• _Try it_
Among the records that follow, how many lines include the string "same"? Only the number is wanted.

....................

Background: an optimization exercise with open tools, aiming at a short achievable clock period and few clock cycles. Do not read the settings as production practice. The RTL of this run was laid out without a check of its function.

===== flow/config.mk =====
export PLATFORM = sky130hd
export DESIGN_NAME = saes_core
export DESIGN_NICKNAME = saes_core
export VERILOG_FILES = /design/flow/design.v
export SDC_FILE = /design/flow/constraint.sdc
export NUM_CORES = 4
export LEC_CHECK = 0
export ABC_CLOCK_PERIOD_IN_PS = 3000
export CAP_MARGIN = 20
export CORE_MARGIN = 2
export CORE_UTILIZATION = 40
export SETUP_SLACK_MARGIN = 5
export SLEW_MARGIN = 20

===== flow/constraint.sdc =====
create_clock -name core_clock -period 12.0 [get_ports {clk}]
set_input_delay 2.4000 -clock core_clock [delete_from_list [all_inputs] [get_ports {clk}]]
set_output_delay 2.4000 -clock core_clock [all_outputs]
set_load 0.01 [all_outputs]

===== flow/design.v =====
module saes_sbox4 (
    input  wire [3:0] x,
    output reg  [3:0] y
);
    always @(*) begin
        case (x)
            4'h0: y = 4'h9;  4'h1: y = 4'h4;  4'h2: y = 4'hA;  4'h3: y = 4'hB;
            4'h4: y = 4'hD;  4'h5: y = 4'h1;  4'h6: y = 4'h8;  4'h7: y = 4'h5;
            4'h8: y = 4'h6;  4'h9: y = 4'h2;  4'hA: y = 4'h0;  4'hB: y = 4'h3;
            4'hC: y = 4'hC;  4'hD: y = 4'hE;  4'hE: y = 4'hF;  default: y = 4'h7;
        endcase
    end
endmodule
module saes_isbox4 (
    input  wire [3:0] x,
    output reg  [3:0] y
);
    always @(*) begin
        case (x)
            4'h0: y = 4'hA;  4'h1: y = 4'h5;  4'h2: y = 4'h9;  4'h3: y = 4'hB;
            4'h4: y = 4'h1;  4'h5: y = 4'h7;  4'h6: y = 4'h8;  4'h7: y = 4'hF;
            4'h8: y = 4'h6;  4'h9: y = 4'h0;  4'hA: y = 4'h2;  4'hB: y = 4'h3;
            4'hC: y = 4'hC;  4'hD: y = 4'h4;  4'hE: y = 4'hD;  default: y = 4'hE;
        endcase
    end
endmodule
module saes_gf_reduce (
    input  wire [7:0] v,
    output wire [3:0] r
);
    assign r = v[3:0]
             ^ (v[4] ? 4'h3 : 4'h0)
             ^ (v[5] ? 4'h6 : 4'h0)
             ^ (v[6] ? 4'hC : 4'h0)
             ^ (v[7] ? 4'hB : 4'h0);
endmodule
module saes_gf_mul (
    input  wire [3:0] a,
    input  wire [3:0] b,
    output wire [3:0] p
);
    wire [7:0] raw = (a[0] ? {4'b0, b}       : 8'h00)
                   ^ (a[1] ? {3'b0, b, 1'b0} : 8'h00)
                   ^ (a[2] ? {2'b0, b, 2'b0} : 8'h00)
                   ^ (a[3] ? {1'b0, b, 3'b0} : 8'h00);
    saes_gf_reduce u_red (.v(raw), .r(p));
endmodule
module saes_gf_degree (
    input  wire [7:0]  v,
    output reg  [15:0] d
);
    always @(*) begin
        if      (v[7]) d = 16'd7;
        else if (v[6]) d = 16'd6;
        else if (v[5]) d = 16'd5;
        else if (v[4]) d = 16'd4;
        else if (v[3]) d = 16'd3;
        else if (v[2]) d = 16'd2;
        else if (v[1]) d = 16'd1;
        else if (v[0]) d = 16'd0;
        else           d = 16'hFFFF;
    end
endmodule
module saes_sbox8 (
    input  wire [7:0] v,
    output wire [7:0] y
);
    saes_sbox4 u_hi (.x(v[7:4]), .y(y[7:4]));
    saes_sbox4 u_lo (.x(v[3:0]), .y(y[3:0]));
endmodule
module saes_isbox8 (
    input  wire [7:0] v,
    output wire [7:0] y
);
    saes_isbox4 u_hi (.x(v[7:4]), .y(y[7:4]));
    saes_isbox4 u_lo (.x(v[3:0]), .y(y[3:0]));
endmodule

....................

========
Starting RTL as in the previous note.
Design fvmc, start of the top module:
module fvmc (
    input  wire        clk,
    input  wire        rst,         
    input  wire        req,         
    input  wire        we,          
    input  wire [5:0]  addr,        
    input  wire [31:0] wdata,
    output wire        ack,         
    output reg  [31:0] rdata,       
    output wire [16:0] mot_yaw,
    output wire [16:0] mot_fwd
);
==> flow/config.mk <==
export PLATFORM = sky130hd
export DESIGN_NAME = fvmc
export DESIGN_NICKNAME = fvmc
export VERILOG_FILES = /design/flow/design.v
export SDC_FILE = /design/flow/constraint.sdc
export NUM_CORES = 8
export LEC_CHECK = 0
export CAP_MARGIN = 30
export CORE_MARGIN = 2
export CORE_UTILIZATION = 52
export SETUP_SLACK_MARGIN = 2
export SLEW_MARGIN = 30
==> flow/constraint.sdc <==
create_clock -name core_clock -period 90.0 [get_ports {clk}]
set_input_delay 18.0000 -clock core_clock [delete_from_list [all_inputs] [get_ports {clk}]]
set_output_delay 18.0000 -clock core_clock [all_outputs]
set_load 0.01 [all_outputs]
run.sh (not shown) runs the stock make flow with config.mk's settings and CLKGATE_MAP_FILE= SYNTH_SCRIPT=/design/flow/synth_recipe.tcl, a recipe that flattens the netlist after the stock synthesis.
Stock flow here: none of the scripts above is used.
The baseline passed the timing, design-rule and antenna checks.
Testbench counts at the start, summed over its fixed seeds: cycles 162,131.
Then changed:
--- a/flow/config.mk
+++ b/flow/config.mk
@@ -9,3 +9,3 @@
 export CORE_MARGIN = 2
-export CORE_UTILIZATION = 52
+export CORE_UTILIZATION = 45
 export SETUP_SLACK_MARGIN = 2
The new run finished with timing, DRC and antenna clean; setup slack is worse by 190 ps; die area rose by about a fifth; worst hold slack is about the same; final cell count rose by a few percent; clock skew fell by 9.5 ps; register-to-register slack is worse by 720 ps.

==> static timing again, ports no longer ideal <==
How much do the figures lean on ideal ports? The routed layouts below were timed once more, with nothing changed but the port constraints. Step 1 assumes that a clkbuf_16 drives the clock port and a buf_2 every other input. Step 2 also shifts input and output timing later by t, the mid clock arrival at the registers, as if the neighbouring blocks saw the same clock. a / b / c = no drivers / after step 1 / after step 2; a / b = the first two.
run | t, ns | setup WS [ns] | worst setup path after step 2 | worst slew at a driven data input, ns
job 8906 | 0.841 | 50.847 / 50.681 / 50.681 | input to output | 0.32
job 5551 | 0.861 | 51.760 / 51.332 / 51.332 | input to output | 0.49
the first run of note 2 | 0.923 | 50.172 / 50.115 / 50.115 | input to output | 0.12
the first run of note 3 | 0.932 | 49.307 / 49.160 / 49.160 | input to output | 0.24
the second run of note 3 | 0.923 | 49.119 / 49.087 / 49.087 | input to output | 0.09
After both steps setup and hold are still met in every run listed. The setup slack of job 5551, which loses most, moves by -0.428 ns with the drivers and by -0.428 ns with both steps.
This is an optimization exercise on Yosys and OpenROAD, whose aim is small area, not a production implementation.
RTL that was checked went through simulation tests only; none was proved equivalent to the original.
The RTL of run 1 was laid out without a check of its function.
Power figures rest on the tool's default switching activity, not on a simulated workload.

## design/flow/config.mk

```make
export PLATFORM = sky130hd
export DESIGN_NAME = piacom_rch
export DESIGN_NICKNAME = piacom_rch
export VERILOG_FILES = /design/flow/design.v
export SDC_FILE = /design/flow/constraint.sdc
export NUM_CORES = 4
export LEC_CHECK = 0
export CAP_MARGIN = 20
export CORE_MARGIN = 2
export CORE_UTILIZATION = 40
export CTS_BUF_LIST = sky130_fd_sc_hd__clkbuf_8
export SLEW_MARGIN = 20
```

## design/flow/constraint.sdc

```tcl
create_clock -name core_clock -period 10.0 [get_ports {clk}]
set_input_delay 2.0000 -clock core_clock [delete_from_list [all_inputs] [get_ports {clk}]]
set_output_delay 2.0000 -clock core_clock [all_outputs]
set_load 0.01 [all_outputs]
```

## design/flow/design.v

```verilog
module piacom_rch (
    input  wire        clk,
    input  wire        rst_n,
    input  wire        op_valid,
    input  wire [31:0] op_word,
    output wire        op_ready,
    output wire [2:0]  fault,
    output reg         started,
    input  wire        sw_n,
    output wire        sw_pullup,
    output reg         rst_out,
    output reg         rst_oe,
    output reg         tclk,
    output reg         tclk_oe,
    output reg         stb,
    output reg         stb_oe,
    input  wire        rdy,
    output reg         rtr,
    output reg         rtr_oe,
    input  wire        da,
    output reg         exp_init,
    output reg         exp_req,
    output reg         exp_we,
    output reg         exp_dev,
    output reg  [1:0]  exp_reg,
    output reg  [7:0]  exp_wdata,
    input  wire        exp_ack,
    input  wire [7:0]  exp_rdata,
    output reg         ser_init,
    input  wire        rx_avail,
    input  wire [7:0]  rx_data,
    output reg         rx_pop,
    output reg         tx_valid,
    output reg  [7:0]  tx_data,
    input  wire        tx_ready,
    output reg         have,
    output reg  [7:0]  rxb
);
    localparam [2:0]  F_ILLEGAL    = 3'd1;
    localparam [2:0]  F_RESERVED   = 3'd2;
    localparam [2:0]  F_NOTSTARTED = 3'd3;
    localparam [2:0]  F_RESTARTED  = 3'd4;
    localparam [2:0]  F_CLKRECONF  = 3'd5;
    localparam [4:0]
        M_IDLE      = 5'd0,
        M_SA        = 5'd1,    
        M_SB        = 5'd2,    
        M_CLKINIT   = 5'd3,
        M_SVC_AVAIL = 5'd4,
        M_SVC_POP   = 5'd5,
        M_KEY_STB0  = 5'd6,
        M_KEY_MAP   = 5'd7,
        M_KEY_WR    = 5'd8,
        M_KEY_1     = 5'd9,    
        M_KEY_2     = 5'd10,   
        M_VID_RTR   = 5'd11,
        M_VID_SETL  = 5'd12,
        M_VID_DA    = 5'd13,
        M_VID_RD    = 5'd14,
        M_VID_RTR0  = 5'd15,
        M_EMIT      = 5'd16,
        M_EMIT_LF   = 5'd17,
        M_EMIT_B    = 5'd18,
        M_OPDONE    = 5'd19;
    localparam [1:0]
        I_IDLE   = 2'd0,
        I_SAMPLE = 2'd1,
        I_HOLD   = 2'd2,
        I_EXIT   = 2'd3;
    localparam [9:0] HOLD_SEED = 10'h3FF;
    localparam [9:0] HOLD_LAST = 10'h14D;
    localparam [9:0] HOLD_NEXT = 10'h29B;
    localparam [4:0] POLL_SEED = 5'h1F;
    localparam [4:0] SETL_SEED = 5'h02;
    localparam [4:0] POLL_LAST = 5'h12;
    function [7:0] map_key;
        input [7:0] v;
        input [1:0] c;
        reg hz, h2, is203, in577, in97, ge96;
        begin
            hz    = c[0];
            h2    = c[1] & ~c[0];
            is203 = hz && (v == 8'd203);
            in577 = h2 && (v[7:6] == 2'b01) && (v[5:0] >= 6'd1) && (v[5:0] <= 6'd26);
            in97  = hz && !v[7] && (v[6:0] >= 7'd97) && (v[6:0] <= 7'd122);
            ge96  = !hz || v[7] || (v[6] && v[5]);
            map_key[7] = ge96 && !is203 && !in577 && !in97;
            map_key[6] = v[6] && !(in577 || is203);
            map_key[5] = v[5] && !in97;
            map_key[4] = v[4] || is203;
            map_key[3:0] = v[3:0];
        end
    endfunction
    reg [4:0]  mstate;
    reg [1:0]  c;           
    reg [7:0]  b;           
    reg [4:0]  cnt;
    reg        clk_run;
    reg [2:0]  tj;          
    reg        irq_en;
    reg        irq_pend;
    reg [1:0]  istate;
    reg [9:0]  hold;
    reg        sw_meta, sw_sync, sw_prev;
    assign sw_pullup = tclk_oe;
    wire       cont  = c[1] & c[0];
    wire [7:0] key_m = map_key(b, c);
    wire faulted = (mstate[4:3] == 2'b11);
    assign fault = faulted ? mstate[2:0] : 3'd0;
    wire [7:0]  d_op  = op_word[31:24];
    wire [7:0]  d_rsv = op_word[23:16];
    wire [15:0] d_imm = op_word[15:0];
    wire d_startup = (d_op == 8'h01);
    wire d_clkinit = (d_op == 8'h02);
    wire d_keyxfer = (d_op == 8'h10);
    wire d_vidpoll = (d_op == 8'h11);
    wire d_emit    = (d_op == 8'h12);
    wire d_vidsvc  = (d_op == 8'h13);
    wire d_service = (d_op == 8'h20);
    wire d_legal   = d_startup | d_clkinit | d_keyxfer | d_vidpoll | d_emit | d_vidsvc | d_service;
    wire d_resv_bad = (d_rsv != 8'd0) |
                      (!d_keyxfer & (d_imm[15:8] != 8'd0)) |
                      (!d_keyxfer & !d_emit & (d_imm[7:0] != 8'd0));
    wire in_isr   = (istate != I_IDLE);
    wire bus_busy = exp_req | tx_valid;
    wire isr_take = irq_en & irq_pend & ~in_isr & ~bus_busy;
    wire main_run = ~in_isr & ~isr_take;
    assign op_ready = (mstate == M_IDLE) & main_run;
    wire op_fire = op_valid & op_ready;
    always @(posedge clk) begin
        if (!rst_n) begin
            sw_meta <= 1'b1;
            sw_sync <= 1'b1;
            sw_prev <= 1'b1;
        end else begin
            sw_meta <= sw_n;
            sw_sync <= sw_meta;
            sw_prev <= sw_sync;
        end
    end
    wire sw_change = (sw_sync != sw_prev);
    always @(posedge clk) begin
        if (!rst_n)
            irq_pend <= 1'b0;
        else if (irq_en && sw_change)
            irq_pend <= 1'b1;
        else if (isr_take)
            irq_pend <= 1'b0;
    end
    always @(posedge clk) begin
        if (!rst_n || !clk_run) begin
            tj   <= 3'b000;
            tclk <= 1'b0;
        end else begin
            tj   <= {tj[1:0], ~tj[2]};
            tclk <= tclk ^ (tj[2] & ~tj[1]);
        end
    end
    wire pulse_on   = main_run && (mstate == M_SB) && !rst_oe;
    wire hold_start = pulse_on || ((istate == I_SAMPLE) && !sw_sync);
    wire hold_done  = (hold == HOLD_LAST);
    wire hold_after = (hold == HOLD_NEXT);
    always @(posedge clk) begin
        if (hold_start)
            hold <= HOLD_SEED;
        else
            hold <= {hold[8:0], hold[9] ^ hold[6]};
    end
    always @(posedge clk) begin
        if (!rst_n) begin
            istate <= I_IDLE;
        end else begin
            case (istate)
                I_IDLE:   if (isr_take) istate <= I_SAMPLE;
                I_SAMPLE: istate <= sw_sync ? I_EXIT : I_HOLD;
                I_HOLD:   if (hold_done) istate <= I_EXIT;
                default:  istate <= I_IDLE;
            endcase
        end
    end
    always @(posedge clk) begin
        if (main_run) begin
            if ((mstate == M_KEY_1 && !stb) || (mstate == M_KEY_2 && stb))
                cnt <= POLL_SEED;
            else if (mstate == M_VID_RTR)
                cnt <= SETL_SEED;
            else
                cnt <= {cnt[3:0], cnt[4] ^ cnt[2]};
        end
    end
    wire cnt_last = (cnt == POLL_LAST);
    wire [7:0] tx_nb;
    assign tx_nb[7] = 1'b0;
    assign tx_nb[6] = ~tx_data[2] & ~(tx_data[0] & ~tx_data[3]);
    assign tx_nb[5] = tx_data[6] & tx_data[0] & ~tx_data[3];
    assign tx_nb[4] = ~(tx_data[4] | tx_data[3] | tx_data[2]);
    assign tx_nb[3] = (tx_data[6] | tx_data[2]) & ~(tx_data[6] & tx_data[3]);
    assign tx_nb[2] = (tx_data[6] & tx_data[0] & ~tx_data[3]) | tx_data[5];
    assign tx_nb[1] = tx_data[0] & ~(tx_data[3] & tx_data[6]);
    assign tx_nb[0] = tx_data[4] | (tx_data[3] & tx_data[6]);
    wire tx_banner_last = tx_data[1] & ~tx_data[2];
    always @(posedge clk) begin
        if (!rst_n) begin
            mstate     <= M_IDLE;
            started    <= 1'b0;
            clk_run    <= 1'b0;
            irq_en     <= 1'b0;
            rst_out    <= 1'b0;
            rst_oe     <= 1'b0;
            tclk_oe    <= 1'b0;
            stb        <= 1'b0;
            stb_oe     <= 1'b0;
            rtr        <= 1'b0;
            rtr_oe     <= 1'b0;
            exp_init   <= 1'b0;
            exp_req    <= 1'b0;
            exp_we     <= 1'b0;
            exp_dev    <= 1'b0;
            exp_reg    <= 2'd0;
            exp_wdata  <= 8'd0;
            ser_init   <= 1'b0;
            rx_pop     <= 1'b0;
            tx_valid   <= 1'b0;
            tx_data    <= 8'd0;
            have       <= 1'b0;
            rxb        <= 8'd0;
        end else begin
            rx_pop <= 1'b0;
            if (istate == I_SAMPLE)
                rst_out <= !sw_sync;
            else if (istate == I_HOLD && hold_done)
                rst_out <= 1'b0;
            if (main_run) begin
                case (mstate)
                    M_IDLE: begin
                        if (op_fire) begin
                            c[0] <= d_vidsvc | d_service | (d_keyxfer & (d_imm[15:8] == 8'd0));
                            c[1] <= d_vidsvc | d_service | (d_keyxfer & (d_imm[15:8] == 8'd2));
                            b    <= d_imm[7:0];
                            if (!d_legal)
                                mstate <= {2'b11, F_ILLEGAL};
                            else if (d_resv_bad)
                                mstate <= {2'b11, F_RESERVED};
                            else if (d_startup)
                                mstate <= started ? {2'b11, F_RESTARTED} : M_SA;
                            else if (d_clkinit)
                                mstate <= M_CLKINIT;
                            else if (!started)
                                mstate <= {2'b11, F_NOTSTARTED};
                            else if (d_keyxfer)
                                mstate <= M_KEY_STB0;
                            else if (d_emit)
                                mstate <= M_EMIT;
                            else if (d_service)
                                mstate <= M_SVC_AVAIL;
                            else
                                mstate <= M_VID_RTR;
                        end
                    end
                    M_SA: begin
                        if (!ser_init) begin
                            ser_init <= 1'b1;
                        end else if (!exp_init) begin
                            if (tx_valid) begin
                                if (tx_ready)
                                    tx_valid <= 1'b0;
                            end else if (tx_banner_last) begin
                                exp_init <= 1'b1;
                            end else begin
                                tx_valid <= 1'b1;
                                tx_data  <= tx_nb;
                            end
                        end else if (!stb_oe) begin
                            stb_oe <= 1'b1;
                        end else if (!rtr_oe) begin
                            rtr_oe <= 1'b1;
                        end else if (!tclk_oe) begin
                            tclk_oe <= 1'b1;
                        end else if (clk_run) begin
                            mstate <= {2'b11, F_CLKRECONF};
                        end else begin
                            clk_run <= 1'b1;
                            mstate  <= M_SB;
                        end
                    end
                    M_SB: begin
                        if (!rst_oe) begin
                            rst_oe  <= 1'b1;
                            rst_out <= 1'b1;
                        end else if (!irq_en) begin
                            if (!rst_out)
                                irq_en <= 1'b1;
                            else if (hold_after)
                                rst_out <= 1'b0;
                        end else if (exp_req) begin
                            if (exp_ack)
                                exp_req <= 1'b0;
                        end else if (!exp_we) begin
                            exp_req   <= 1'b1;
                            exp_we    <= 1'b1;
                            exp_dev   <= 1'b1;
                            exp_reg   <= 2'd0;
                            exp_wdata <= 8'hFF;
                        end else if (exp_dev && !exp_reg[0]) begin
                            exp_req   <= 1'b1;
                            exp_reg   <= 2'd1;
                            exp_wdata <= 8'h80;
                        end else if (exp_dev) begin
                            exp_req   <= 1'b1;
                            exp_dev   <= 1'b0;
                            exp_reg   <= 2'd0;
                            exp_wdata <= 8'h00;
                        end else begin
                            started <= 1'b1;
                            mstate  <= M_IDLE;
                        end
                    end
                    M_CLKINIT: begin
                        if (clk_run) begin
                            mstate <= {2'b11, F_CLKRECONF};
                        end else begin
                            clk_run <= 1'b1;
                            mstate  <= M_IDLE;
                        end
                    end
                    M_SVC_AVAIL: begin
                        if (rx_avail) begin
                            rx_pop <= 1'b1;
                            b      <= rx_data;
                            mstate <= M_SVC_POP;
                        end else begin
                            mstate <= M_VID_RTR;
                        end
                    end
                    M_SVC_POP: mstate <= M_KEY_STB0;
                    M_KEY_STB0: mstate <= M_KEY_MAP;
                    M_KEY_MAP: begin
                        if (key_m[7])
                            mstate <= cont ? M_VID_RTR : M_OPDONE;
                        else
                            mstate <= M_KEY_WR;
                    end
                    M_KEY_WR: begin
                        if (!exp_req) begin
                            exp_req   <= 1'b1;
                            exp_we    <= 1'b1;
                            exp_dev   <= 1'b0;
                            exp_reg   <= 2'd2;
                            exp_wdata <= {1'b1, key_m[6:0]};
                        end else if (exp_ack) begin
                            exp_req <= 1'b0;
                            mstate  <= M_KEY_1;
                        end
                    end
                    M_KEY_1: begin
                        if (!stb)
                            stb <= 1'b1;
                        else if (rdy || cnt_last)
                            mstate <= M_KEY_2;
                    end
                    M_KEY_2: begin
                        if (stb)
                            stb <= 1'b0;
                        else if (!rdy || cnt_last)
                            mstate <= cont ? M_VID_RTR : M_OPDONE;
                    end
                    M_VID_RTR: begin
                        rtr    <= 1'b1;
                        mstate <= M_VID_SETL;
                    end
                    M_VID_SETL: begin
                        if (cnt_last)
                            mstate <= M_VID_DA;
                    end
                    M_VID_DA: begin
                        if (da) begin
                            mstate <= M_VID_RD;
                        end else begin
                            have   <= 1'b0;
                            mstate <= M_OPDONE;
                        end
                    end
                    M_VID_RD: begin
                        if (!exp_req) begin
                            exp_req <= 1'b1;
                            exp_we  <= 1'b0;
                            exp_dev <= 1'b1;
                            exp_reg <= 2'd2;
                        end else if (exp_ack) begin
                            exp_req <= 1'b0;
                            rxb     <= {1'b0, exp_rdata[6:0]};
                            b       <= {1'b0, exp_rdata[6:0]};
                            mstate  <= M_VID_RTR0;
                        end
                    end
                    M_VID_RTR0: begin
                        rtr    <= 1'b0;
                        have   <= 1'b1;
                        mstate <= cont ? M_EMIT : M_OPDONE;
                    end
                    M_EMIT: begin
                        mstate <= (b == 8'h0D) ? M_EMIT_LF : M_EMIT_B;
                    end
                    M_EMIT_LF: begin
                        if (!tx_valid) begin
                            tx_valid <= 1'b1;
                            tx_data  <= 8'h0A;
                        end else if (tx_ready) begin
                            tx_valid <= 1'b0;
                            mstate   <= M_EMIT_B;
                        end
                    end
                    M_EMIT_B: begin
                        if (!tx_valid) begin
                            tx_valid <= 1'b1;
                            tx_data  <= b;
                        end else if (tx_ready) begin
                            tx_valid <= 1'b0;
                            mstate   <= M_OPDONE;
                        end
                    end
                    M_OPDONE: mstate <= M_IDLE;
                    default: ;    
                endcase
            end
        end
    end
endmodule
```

....................

• _Exercise response_
2